Data section ::
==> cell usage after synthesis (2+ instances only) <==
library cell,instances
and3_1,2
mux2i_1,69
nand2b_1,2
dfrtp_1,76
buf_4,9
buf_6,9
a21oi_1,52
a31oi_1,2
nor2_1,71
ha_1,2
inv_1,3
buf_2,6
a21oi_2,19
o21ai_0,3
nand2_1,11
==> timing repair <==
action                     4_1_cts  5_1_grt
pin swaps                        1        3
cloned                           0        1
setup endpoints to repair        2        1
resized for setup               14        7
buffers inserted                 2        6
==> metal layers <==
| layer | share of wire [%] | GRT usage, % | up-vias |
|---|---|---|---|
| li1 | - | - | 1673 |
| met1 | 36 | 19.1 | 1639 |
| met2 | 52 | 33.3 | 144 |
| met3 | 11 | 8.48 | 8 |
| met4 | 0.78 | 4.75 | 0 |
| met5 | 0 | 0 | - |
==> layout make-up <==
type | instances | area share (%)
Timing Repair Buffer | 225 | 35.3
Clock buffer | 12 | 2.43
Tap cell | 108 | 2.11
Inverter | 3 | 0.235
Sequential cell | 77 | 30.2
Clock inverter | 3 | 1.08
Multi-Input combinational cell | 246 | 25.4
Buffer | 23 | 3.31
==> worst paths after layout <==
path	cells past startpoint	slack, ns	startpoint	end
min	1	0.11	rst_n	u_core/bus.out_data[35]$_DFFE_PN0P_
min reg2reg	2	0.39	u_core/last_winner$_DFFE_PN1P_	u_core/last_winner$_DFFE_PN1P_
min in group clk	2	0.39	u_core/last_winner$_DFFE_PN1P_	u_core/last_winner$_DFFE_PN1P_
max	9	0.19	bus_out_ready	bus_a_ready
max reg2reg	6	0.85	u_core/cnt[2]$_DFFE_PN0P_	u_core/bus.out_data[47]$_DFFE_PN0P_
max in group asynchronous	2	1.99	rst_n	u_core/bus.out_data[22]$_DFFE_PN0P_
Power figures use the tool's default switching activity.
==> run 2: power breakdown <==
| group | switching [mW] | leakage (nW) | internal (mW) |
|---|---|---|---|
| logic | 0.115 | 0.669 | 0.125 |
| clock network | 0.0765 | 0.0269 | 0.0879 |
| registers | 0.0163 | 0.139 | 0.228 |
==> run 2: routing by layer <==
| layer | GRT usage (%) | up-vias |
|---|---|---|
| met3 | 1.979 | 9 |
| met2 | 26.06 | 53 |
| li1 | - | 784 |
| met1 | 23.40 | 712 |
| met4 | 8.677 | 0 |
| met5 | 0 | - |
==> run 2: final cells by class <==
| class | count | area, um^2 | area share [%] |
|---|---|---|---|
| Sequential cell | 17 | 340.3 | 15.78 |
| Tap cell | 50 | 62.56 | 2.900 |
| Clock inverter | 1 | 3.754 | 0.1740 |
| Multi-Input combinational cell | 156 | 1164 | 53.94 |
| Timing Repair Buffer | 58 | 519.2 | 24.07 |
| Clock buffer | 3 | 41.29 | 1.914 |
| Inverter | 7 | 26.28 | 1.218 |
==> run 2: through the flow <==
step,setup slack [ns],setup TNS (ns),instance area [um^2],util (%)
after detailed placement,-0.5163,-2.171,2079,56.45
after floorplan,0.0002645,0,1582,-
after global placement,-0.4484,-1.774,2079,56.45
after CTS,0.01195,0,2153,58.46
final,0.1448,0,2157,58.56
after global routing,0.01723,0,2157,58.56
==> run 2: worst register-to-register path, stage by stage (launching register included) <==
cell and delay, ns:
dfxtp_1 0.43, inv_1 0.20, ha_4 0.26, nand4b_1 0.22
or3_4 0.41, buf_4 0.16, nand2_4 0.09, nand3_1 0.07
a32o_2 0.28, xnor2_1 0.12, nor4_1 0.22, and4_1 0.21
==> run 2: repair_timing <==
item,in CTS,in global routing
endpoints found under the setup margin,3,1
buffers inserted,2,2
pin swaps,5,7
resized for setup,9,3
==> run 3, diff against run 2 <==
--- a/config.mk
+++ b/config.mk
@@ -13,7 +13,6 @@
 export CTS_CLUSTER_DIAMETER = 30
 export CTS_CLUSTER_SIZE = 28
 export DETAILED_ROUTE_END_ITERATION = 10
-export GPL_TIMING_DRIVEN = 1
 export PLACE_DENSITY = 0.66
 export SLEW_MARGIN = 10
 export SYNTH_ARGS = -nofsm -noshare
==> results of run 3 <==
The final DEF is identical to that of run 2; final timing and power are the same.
$ cat src/rtl/adc_top.sv
// Serial-ADC frame controller: drives conv/ADCclk/ADC_in to an AD79xx-class converter
// and assembles the returned serial result into a parallel word with a done strobe.
module adc_top #(
    parameter int unsigned DATA_W    = 10,
    parameter int unsigned ADDR_W    = 3,
    parameter int unsigned FRAME_LEN = 16,
    parameter int unsigned CLK_DIV   = 1,
    parameter int unsigned GAP       = 2
) (
    input  logic              clk,
    input  logic              rst,
    input  logic              enable,
    input  logic              I1,
    input  logic              I2,
    input  logic              I3,
    input  logic              ADC_out,
    output logic              conv,
    output logic              ADCclk,
    output logic              ADC_in,
    output logic [DATA_W-1:0] data_out,
    output logic              done
);

    localparam int unsigned DivW = (CLK_DIV > 1) ? $clog2(CLK_DIV) : 1;
    localparam int unsigned BitW = (FRAME_LEN > 1) ? $clog2(FRAME_LEN) : 1;
    localparam int unsigned GapW = (GAP > 1) ? $clog2(GAP) : 1;

    localparam logic [DivW-1:0] DivLast      = DivW'(CLK_DIV - 1);
    localparam logic [BitW-1:0] BitLast      = BitW'(FRAME_LEN - 1);
    localparam logic [BitW-1:0] BitFirstData = BitW'(FRAME_LEN - DATA_W);
    localparam logic [GapW-1:0] GapLast      = GapW'((GAP > 0) ? GAP - 1 : 0);

    typedef enum logic [1:0] {StIdle, StFrame, StDone, StWait} state_e;

    state_e              state_q, state_d;
    logic [DivW-1:0]     div_cnt_q, div_cnt_d;
    logic [BitW-1:0]     bit_cnt_q, bit_cnt_d;
    logic [GapW-1:0]     gap_cnt_q, gap_cnt_d;
    logic [ADDR_W-1:0]   addr_sr_q, addr_sr_d;
    logic [DATA_W-1:0]   data_sr_q, data_sr_d;
    logic                conv_q, conv_d;
    logic                adcclk_q, adcclk_d;
    logic                adc_in_q, adc_in_d;
    logic                done_q, done_d;
    logic [DATA_W-1:0]   data_out_q, data_out_d;

    logic                half_end;
    logic                last_fall;
    logic                start;
    logic [ADDR_W-1:0]   addr_in;
    logic [ADDR_W-1:0]   addr_next;
    logic [DATA_W-1:0]   data_next;
    logic [DATA_W-1:0]   data_shift;

    assign addr_in    = ADDR_W'({I3, I2, I1});
    assign addr_next  = addr_sr_q << 1;
    assign data_next  = (data_sr_q << 1) | DATA_W'(ADC_out);
    // Early samples (leading zeros / tracking bits) are not part of the result.
    assign data_shift = (bit_cnt_q >= BitFirstData) ? data_next : data_sr_q;
    assign half_end   = (state_q == StFrame) && (div_cnt_q == DivLast);
    assign last_fall  = half_end && adcclk_q && (bit_cnt_q == BitLast);
    assign start      = (state_d == StFrame) && (state_q != StFrame);

    always_ff @(posedge clk) begin
        if (rst) begin
            state_q    <= StIdle;
            div_cnt_q  <= '0;
            bit_cnt_q  <= '0;
            gap_cnt_q  <= '0;
            addr_sr_q  <= '0;
            data_sr_q  <= '0;
            conv_q     <= 1'b0;
            adcclk_q   <= 1'b0;
            adc_in_q   <= 1'b0;
            done_q     <= 1'b0;
            data_out_q <= '0;
        end else begin
            state_q    <= state_d;
            div_cnt_q  <= div_cnt_d;
            bit_cnt_q  <= bit_cnt_d;
            gap_cnt_q  <= gap_cnt_d;
            addr_sr_q  <= addr_sr_d;
            data_sr_q  <= data_sr_d;
            conv_q     <= conv_d;
            adcclk_q   <= adcclk_d;
            adc_in_q   <= adc_in_d;
            done_q     <= done_d;
            data_out_q <= data_out_d;
        end
    end

    always_comb begin
        state_d = state_q;
        unique case (state_q)
            StIdle:  if (enable) state_d = StFrame;
            StFrame: if (last_fall) state_d = StDone;
            StDone: begin
                if (GAP == 0) state_d = enable ? StFrame : StIdle;
                else          state_d = StWait;
            end
            StWait:  if (gap_cnt_q == GapLast) state_d = enable ? StFrame : StIdle;
            default: state_d = StIdle;
        endcase
    end

    always_comb begin
        div_cnt_d  = div_cnt_q;
        bit_cnt_d  = bit_cnt_q;
        gap_cnt_d  = '0;
        addr_sr_d  = addr_sr_q;
        data_sr_d  = data_sr_q;
        conv_d     = 1'b0;
        adcclk_d   = 1'b0;
        adc_in_d   = 1'b0;
        done_d     = 1'b0;
        data_out_d = data_out_q;

        case (state_q)
            StFrame: begin
                conv_d   = 1'b1;
                adcclk_d = adcclk_q;
                adc_in_d = adc_in_q;
                if (half_end) begin
                    div_cnt_d = '0;
                    adcclk_d  = ~adcclk_q;
                    if (adcclk_q) begin
                        // Falling edge: next address bit out, current data bit in.
                        bit_cnt_d = bit_cnt_q + 1'b1;
                        addr_sr_d = addr_next;
                        adc_in_d  = addr_next[ADDR_W-1];
                        data_sr_d = data_shift;
                        if (last_fall) begin
                            conv_d     = 1'b0;
                            adc_in_d   = 1'b0;
                            done_d     = 1'b1;
                            data_out_d = data_shift;
                        end
                    end
                end else begin
                    div_cnt_d = div_cnt_q + 1'b1;
                end
            end
            StWait:  gap_cnt_d = gap_cnt_q + 1'b1;
            default: ;
        endcase

        if (start) begin
            conv_d    = 1'b1;
            adcclk_d  = 1'b0;
            adc_in_d  = addr_in[ADDR_W-1];
            addr_sr_d = addr_in;
            div_cnt_d = '0;
            bit_cnt_d = '0;
            data_sr_d = '0;
        end
    end

    assign conv     = conv_q;
    assign ADCclk   = adcclk_q;
    assign ADC_in   = adc_in_q;
    assign done     = done_q;
    assign data_out = data_out_q;

endmodule
## src/rtl/r5p_mem_arb.sv

```systemverilog
// Two-to-one arbiter that shares one single-port memory between the r5p IF and LS buses.
// LS has fixed priority. A saturating wait counter forces an IF grant so IF cannot starve.
module r5p_mem_arb #(
   parameter int unsigned AW       = 32,
   parameter int unsigned DW       = 32,
   parameter int unsigned BW       = DW/8,
   parameter int unsigned MAX_WAIT = 4
)(
   input  logic          clk,
   input  logic          rst,
   // instruction fetch manager
   input  logic          if_vld,
   input  logic          if_wen,
   input  logic [AW-1:0] if_adr,
   input  logic [BW-1:0] if_ben,
   input  logic [DW-1:0] if_wdt,
   output logic [DW-1:0] if_rdt,
   output logic          if_rdy,
   // load/store manager
   input  logic          ls_vld,
   input  logic          ls_wen,
   input  logic [AW-1:0] ls_adr,
   input  logic [BW-1:0] ls_ben,
   input  logic [DW-1:0] ls_wdt,
   output logic [DW-1:0] ls_rdt,
   output logic          ls_rdy,
   // memory subordinate
   output logic          m_vld,
   output logic          m_wen,
   output logic [AW-1:0] m_adr,
   output logic [BW-1:0] m_ben,
   output logic [DW-1:0] m_wdt,
   input  logic [DW-1:0] m_rdt,
   input  logic          m_rdy
);

   localparam logic [7:0] WAIT_LIM = 8'(MAX_WAIT);

   logic          gnt_if;
   logic          gnt_ls;
   logic          if_hs;
   logic          rd_hs;
   logic [7:0]    wait_cnt;
   logic          rsp_vld;
   logic          rsp_sel;
   logic [DW-1:0] if_hold;
   logic [DW-1:0] ls_hold;

   // LS wins a conflict unless IF has already waited the maximum number of cycles
   always_comb begin
      gnt_ls = ls_vld & ~(if_vld & (wait_cnt == WAIT_LIM));
      gnt_if = if_vld & ~gnt_ls;
   end

   always_comb begin
      m_vld = if_vld | ls_vld;
      if (gnt_if) begin
         m_wen = if_wen;
         m_adr = if_adr;
         m_ben = if_ben;
         m_wdt = if_wdt;
      end else begin
         m_wen = ls_wen;
         m_adr = ls_adr;
         m_ben = ls_ben;
         m_wdt = ls_wdt;
      end
      if_rdy = gnt_if & m_rdy;
      ls_rdy = gnt_ls & m_rdy;
      if_hs  = if_vld & if_rdy;
      rd_hs  = m_vld & m_rdy & ~m_wen;
   end

   always_ff @(posedge clk) begin
      if (rst) begin
         wait_cnt <= 8'd0;
      end else if (!if_vld || if_hs) begin
         wait_cnt <= 8'd0;
      end else if (wait_cnt < WAIT_LIM) begin
         wait_cnt <= wait_cnt + 8'd1;
      end
   end

   // Remembers which port issued the read, so the next cycle's memory data goes to that port
   always_ff @(posedge clk) begin
      if (rst) begin
         rsp_vld <= 1'b0;
         rsp_sel <= 1'b0;
      end else begin
         rsp_vld <= rd_hs;
         if (rd_hs) begin
            rsp_sel <= gnt_ls;
         end
      end
   end

   always_ff @(posedge clk) begin
      if (rst) begin
         if_hold <= '0;
         ls_hold <= '0;
      end else if (rsp_vld) begin
         if (rsp_sel) begin
            ls_hold <= m_rdt;
         end else begin
            if_hold <= m_rdt;
         end
      end
   end

   // Fresh data passes straight through in the response cycle, then the hold register keeps it stable
   always_comb begin
      if_rdt = (rsp_vld && !rsp_sel) ? m_rdt : if_hold;
      ls_rdt = (rsp_vld &&  rsp_sel) ? m_rdt : ls_hold;
   end

endmodule

```

## config.mk

```make
export PLATFORM = sky130hd
export DESIGN_NAME = r5p_mem_arb
export DESIGN_NICKNAME = d
export VERILOG_FILES = /design/src/rtl/r5p_mem_arb.sv
export SDC_FILE = /design/constraint.sdc
export NUM_CORES = 1
export LEC_CHECK = 0
export ABC_AREA = 1
export CAP_MARGIN = 0
export CORE_AREA = 2 2 120 122
export DETAILED_ROUTE_END_ITERATION = 6
export DIE_AREA = 0 0 122 124
export GPL_ROUTABILITY_DRIVEN = 0
export PLACE_DENSITY = 0.71
export SYNTH_ARGS = -nofsm -noshare
export SYNTH_HDL_FRONTEND = slang
export SYNTH_SLANG_ARGS = --single-unit
```

## constraint.sdc

```tcl
create_clock -name clk -period 3.6 [get_ports clk]
set_input_delay 0.54 -clock clk [delete_from_list [all_inputs] [get_ports clk]]
set_output_delay 0.54 -clock clk [all_outputs]
set_load 0.03 [all_outputs]
```

==> run summary, run 1 <==
# diodes: 0
pwr/cell area: 356 mW/mm2
first-pass GRT wire length: 23600 um
Die Y: 124 um
Critical Path End Type: output port
RSZ-0062 raised after global routing: false
EDFF count, synth: 0
first-pass iteration count of the detailed router: 4
crit share post-route: 92.8%
Ports: 311
Area Overhead vs Synth: 93.4%
DRC: 0
post-DP HPWL: 14000 um
root buf cell: clkbuf_16
count of final setup violators: 0
R2R Setup Slk: 1570 ps
Fin. Hold Viols: 0
Post-synth top cells: 141 x inv_1, 78 x nor2_1, 77 x nand2_1
Core ar.: 0.0137 mm2
vias in the first global route: 3958
sequential area share after synthesis: 37.4%
antenna violations before repair: 1
Nets: 1021
WP data arrival: 2800 ps
skew final: 8.76 ps
worst slew pin tran: 995 ps
Setup TNS Final: 0 ps
final core utilization: 55.8%
TritonCTS Buffers: 9
Die Area: 0.0151 mm2
Worst-Skew Late Latency: 330 ps
H-Tree Depth: 3
detailed-route vias per instance: 4.21
cell count after synthesis: 543
startpoint class of the critical path: input port
Max Fclk: 299 MHz
largest net degree at the start of global routing: 54
clock tree buffer depth: 2
CTS Hold Buffers Added: 0
Power, Total: 2730 uW
Max Cap Viol: 0
crit path time final: 3340 ps
Critical Path RT: 3060 ps
largest area contributor in the netlist: dfxtp_1
Post-CTS Setup Bufs: 0
DR WL/cell: 16.7 um
routed vias: 4327
Main synth FF type: dfxtp_1
Total Wirelength: 17200 um
Initial Utilization: 28.8%
ys async rst share: 0%
top post-synthesis cells by area: dfxtp_1 37%, mux2_2 19%, inv_1 13%, o21ai_0 8.1%, nor2_1 7.4%
most frequent cell after synthesis: inv_1
yosys warns: 0
CTS tree: built
clk sink count: 74
FF+latch count, synth: 74
I/O Buffers: 310
Synth Net Count: 720
grt total ovfl: 0
hold crit path type: reg2reg
met1 wire length: 7030 um
Avg Cell Area, Syn: 7.29 um2
CP Class: in2out
Top Layer Used: met5
die width: 122 um
Netlist Area Pre-Place: 0.00396 mm2
CP Max Fanout: 35
worst ir drop on vdd: 0.000244 V
Antenna Violating Nets Remaining: 0
Static Leak: 0.00381 uW
CTS clk-pin slew, worst paths: 50 ps
Iteration-0 DRC Markers: 194
top-area cell type share of the netlist area: 37.4%
metal2 WL: 8200 um
PostCTS Resize Cnt: 0
Max-slew headroom: 33.7%
GRT Util Overall: 21.6%
Cell variety after synth: 18
FP Rows: 43
Filler Cells Inserted: 1321
outcome: complete, no violations
met3 wire len: 1520 um
fin. max-slew vios: 0
proportion of layout cells with a drive suffix above 1: 16.0%
$ cat src/rtl/pcieifc_fifo_rd_stage_if.sv
// pcieifc_fifo_rd_stage_if: FIFO read port, flush control and beat stream of the read stage
interface pcieifc_fifo_rd_stage_if #(
    parameter int DATA_WIDTH = 32,
    parameter int RATIO      = 1
);
    localparam int OUT_WIDTH = DATA_WIDTH / RATIO;

    logic                  clr;
    logic                  fifo_rempty;
    logic [DATA_WIDTH-1:0] fifo_rdata;
    logic                  fifo_rinc;
    logic                  fifo_rclr;
    logic                  m_valid;
    logic [OUT_WIDTH-1:0]  m_data;
    logic                  m_last;
    logic                  m_ready;
    logic [1:0]            buf_cnt;

    // the read stage: pops the FIFO and masters the beat stream
    modport master (
        input  clr, fifo_rempty, fifo_rdata, m_ready,
        output fifo_rinc, fifo_rclr, m_valid, m_data, m_last, buf_cnt
    );

    // the surroundings: FIFO, flush source and downstream consumer
    modport slave (
        output clr, fifo_rempty, fifo_rdata, m_ready,
        input  fifo_rinc, fifo_rclr, m_valid, m_data, m_last, buf_cnt
    );
endinterface

$ cat src/rtl/pcieifc_fifo_rd_stage.sv
// pcieifc_fifo_rd_stage: pops FWFT FIFO words into a 2-entry buffer and streams them as RATIO beats, LSB first
module pcieifc_fifo_rd_stage #(
    parameter int DATA_WIDTH = 32,
    parameter int RATIO      = 1
) (
    input logic                     clk,
    input logic                     rst_n,
    pcieifc_fifo_rd_stage_if.master io_bus
);
    localparam int OUT_WIDTH = DATA_WIDTH / RATIO;
    localparam int IDX_W = (RATIO > 1) ? $clog2(RATIO) : 1;
    localparam logic [IDX_W-1:0] LAST_IDX = IDX_W'(RATIO - 1);

    logic [DATA_WIDTH-1:0] r_buf [2];
    logic                  r_wr_ptr;
    logic                  r_rd_ptr;
    logic                  r_rdy_q;
    logic [1:0]            r_cnt;
    logic [IDX_W-1:0]      r_beat_idx;
    logic                  w_pop;
    logic                  w_last;
    logic                  w_hs;
    logic                  w_retire;

    // pop decision uses only registered state and rempty, so m_ready never reaches rinc
    assign w_pop    = r_rdy_q & ~io_bus.fifo_rempty & (r_cnt != 2'd2) & ~io_bus.clr;
    assign w_last   = r_beat_idx == LAST_IDX;
    assign w_hs     = io_bus.m_valid & io_bus.m_ready;
    assign w_retire = w_hs & w_last;

    assign io_bus.fifo_rinc = w_pop;
    assign io_bus.fifo_rclr = io_bus.clr;
    assign io_bus.m_valid   = r_cnt != 2'd0;
    assign io_bus.m_data    = r_buf[r_rd_ptr][int'(r_beat_idx) * OUT_WIDTH +: OUT_WIDTH];
    assign io_bus.m_last    = io_bus.m_valid & w_last;
    assign io_bus.buf_cnt   = r_cnt;

    // hold off popping until the first edge after reset release
    always_ff @(posedge clk or negedge rst_n) begin
        if (!rst_n) r_rdy_q <= 1'b0;
        else        r_rdy_q <= 1'b1;
    end

    // capture the FIFO head word into the slot at the write pointer
    always_ff @(posedge clk or negedge rst_n) begin
        if (!rst_n) begin
            r_buf[0] <= '0;
            r_buf[1] <= '0;
        end else if (w_pop) begin
            r_buf[r_wr_ptr] <= io_bus.fifo_rdata;
        end
    end

    // pointers, word count and beat index; a flush beats any pop or handshake in the same cycle
    always_ff @(posedge clk or negedge rst_n) begin
        if (!rst_n) begin
            r_wr_ptr   <= 1'b0;
            r_rd_ptr   <= 1'b0;
            r_cnt      <= 2'd0;
            r_beat_idx <= '0;
        end else if (io_bus.clr) begin
            r_wr_ptr   <= 1'b0;
            r_rd_ptr   <= 1'b0;
            r_cnt      <= 2'd0;
            r_beat_idx <= '0;
        end else begin
            if (w_pop)    r_wr_ptr   <= ~r_wr_ptr;
            if (w_retire) r_rd_ptr   <= ~r_rd_ptr;
            if (w_hs)     r_beat_idx <= w_last ? '0 : r_beat_idx + 1'b1;
            r_cnt <= r_cnt + {1'b0, w_pop} - {1'b0, w_retire};
        end
    end
endmodule
File: src/rtl/alu_cmd_issuer.sv
// Single-outstanding ALU command issuer: validates a command, strobes the ALU,
// waits (bounded) for its result and holds the response until consumed.
module alu_cmd_issuer
    import alu_defs::*;
#(
    parameter int unsigned DATA_WIDTH     = 8,
    parameter int unsigned TIMEOUT_CYCLES = 15
)(
    input  logic                    clk,
    input  logic                    reset,
    input  logic                    cmd_valid,
    output logic                    cmd_ready,
    input  logic [DATA_WIDTH-1:0]   cmd_A,
    input  logic [DATA_WIDTH-1:0]   cmd_B,
    input  logic [ALU_OP_W-1:0]     cmd_function,
    output logic [DATA_WIDTH-1:0]   alu_A,
    output logic [DATA_WIDTH-1:0]   alu_B,
    output logic [ALU_OP_W-1:0]     alu_function,
    output logic                    alu_enable,
    input  logic                    alu_result_valid,
    input  logic [2*DATA_WIDTH-1:0] alu_result,
    output logic                    rsp_valid,
    input  logic                    rsp_ready,
    output logic [2*DATA_WIDTH-1:0] rsp_result,
    output logic                    rsp_error
);

    localparam int unsigned CNT_W = $clog2(TIMEOUT_CYCLES + 1);

    state_t r_state;
    logic   w_cmd_ok;
    logic   w_clear;
    logic   w_count_en;
    logic   w_expired;

    assign cmd_ready  = (r_state == ST_IDLE);
    assign w_cmd_ok   = opcode_legal(cmd_function) &&
                        !((cmd_function == ALU_DIV) && (cmd_B == '0));
    assign w_clear    = (r_state == ST_ISSUE);
    assign w_count_en = (r_state == ST_WAIT);

    alu_timeout_counter #(
        .CNT_W (CNT_W)
    ) u_timeout (
        .clk        (clk),
        .i_rst_n    (reset),
        .i_clear    (w_clear),
        .i_count_en (w_count_en),
        .i_limit    (CNT_W'(TIMEOUT_CYCLES)),
        .o_expired  (w_expired)
    );

    always_ff @(posedge clk or negedge reset) begin
        if (!reset) begin
            r_state      <= ST_IDLE;
            alu_A        <= '0;
            alu_B        <= '0;
            alu_function <= '0;
            alu_enable   <= 1'b0;
            rsp_valid    <= 1'b0;
            rsp_result   <= '0;
            rsp_error    <= 1'b0;
        end else begin
            case (r_state)
                ST_IDLE: begin
                    if (cmd_valid) begin
                        alu_A        <= cmd_A;
                        alu_B        <= cmd_B;
                        alu_function <= cmd_function;
                        if (w_cmd_ok) begin
                            alu_enable <= 1'b1;
                            r_state    <= ST_ISSUE;
                        end else begin
                            // Rejected commands never reach the ALU
                            rsp_valid  <= 1'b1;
                            rsp_error  <= 1'b1;
                            rsp_result <= '0;
                            r_state    <= ST_RESP;
                        end
                    end
                end
                ST_ISSUE: begin
                    alu_enable <= 1'b0;
                    r_state    <= ST_WAIT;
                end
                ST_WAIT: begin
                    // A result in the final budgeted cycle still wins over the timeout
                    if (alu_result_valid) begin
                        rsp_valid  <= 1'b1;
                        rsp_error  <= 1'b0;
                        rsp_result <= alu_result;
                        r_state    <= ST_RESP;
                    end else if (w_expired) begin
                        rsp_valid  <= 1'b1;
                        rsp_error  <= 1'b1;
                        rsp_result <= '0;
                        r_state    <= ST_RESP;
                    end
                end
                ST_RESP: begin
                    if (rsp_ready) begin
                        rsp_valid <= 1'b0;
                        r_state   <= ST_IDLE;
                    end
                end
                default: r_state <= ST_IDLE;
            endcase
        end
    end

endmodule
## config.mk

```make
export PLATFORM = sky130hd
export DESIGN_NAME = alu_arbiter
export DESIGN_NICKNAME = d
export VERILOG_FILES = /design/src/rtl/alu_arbiter.sv
export SDC_FILE = /design/constraint.sdc
export NUM_CORES = 1
export LEC_CHECK = 0
export BUFFER_PORTS_ARGS = -buffer_cell sky130_fd_sc_hd__buf_2
export CORE_AREA = 2 2 198 200
export DETAILED_ROUTE_END_ITERATION = 16
export DIE_AREA = 0 0 200 202
export PLACE_DENSITY = 0.47
export SLEW_MARGIN = 20
export SYNTH_ARGS = -nofsm -noshare
export SYNTH_HDL_FRONTEND = slang
export SYNTH_SLANG_ARGS = --single-unit
```

## constraint.sdc

```tcl
create_clock -name clk -period 2.7 [get_ports clk]
set_input_delay 0.405 -clock clk [delete_from_list [all_inputs] [get_ports clk]]
set_output_delay 0.405 -clock clk [all_outputs]
set_load 0.03 [all_outputs]
```
--- config.mk ---
export PLATFORM = sky130hd
export DESIGN_NAME = m_rb_stage
export DESIGN_NICKNAME = d
export VERILOG_FILES = /design/src/rtl/m_rb_stage.sv
export SDC_FILE = /design/constraint.sdc
export NUM_CORES = 1
export LEC_CHECK = 0
export ABC_AREA = 1
export ABC_CLOCK_PERIOD_IN_PS = 1250
export CAP_MARGIN = 25
export CORE_MARGIN = 2
export CORE_UTILIZATION = 47
export CTS_CLUSTER_DIAMETER = 200
export DETAILED_ROUTE_END_ITERATION = 8
export PLACE_DENSITY = 0.78
export SLEW_MARGIN = 20
export SYNTH_ARGS = -nofsm -noshare
export SYNTH_HDL_FRONTEND = slang
export SYNTH_SLANG_ARGS = --single-unit
--- constraint.sdc ---
create_clock -name clk -period 1.25 [get_ports clk]
set_clock_uncertainty 0.1 [all_clocks]
set_input_delay 0.25 -clock clk [delete_from_list [all_inputs] [get_ports clk]]
set_output_delay 0.25 -clock clk [all_outputs]
set_load 0.005 [all_outputs]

Problem requirements ::
Above are some lines. Repeat exactly, and only, those from the line that has "1.979 | 9 |" through the line that has "1164 | 53.94 |".

Solution below ::
| met3 | 1.979 | 9 |
| met2 | 26.06 | 53 |
| li1 | - | 784 |
| met1 | 23.40 | 712 |
| met4 | 8.677 | 0 |
| met5 | 0 | - |
==> run 2: final cells by class <==
| class | count | area, um^2 | area share [%] |
|---|---|---|---|
| Sequential cell | 17 | 340.3 | 15.78 |
| Tap cell | 50 | 62.56 | 2.900 |
| Clock inverter | 1 | 3.754 | 0.1740 |
| Multi-Input combinational cell | 156 | 1164 | 53.94 |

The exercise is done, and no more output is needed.